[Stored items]
·····

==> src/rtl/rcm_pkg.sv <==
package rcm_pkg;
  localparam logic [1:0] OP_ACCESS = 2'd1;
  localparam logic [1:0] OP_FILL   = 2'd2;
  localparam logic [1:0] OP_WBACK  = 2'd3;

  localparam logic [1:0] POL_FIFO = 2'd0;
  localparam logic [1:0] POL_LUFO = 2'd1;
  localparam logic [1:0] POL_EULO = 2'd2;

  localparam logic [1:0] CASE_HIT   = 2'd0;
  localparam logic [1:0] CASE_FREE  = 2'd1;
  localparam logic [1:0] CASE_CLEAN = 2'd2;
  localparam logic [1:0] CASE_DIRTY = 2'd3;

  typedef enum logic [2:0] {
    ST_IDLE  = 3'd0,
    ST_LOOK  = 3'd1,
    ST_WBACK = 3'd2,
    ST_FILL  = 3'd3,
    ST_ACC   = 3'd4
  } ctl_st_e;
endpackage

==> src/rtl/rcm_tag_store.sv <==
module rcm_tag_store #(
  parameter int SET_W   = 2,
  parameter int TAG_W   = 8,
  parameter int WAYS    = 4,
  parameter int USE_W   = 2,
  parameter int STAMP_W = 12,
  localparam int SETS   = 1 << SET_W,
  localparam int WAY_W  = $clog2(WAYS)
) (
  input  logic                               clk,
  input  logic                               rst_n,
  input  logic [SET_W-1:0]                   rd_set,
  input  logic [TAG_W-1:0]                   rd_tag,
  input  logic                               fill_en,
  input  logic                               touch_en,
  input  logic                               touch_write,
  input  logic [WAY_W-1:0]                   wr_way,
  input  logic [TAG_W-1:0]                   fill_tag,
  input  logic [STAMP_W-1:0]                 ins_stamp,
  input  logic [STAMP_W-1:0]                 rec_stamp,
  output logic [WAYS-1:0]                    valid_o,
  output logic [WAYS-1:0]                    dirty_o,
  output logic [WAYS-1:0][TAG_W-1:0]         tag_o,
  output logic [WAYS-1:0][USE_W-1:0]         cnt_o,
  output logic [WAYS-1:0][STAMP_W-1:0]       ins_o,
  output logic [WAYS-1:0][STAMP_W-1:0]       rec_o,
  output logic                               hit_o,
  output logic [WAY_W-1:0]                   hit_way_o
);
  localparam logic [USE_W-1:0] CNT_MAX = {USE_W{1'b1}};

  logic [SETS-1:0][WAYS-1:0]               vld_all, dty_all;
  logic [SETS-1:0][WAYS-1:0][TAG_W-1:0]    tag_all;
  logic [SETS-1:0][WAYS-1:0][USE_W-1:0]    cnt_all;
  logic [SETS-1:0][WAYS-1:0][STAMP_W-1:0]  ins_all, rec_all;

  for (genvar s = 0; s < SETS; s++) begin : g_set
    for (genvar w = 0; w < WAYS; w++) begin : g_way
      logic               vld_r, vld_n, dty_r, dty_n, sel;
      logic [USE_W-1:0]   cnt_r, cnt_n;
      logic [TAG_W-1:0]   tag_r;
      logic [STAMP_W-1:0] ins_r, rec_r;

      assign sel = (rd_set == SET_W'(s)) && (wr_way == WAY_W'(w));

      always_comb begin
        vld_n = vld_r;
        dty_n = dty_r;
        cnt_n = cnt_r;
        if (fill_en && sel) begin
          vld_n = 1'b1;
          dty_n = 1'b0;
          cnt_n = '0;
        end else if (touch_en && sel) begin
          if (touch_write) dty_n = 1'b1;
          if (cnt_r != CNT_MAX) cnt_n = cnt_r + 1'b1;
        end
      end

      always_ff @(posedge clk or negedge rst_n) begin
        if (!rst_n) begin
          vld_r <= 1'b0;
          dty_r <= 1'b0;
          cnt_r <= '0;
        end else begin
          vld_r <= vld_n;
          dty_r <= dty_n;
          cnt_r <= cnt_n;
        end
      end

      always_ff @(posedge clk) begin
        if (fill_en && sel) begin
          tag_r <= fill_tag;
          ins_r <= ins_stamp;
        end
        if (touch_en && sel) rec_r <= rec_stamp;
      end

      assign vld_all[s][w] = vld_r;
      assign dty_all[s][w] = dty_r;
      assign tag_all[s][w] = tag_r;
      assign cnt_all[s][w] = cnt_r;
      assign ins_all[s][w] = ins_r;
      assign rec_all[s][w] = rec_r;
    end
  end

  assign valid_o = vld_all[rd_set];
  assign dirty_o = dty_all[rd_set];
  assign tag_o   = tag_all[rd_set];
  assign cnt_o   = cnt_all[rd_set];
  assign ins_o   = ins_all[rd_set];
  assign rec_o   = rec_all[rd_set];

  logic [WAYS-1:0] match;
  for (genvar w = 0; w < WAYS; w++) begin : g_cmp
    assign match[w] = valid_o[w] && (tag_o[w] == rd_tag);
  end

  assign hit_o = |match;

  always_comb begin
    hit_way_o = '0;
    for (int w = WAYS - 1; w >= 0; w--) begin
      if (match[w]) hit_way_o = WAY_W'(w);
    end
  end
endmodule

·····

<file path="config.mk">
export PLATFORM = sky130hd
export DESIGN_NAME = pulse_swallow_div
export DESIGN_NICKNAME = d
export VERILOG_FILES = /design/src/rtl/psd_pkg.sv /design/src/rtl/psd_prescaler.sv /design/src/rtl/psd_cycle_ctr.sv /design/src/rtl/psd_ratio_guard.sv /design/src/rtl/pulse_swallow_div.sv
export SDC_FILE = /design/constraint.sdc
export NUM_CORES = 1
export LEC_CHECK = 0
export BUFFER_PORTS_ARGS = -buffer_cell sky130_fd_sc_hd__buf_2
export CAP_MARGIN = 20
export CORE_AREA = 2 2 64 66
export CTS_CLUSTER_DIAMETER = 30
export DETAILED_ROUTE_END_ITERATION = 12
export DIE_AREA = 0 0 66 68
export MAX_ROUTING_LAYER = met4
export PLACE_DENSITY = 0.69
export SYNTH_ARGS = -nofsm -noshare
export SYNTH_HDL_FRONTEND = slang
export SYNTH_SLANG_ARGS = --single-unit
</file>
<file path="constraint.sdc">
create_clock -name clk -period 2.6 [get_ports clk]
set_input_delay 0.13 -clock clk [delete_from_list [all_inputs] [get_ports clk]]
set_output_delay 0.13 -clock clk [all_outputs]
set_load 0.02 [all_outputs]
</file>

·····

Assigned task
The count alone is needed: how many lines of these entries contain the word "match"?

The completed task
4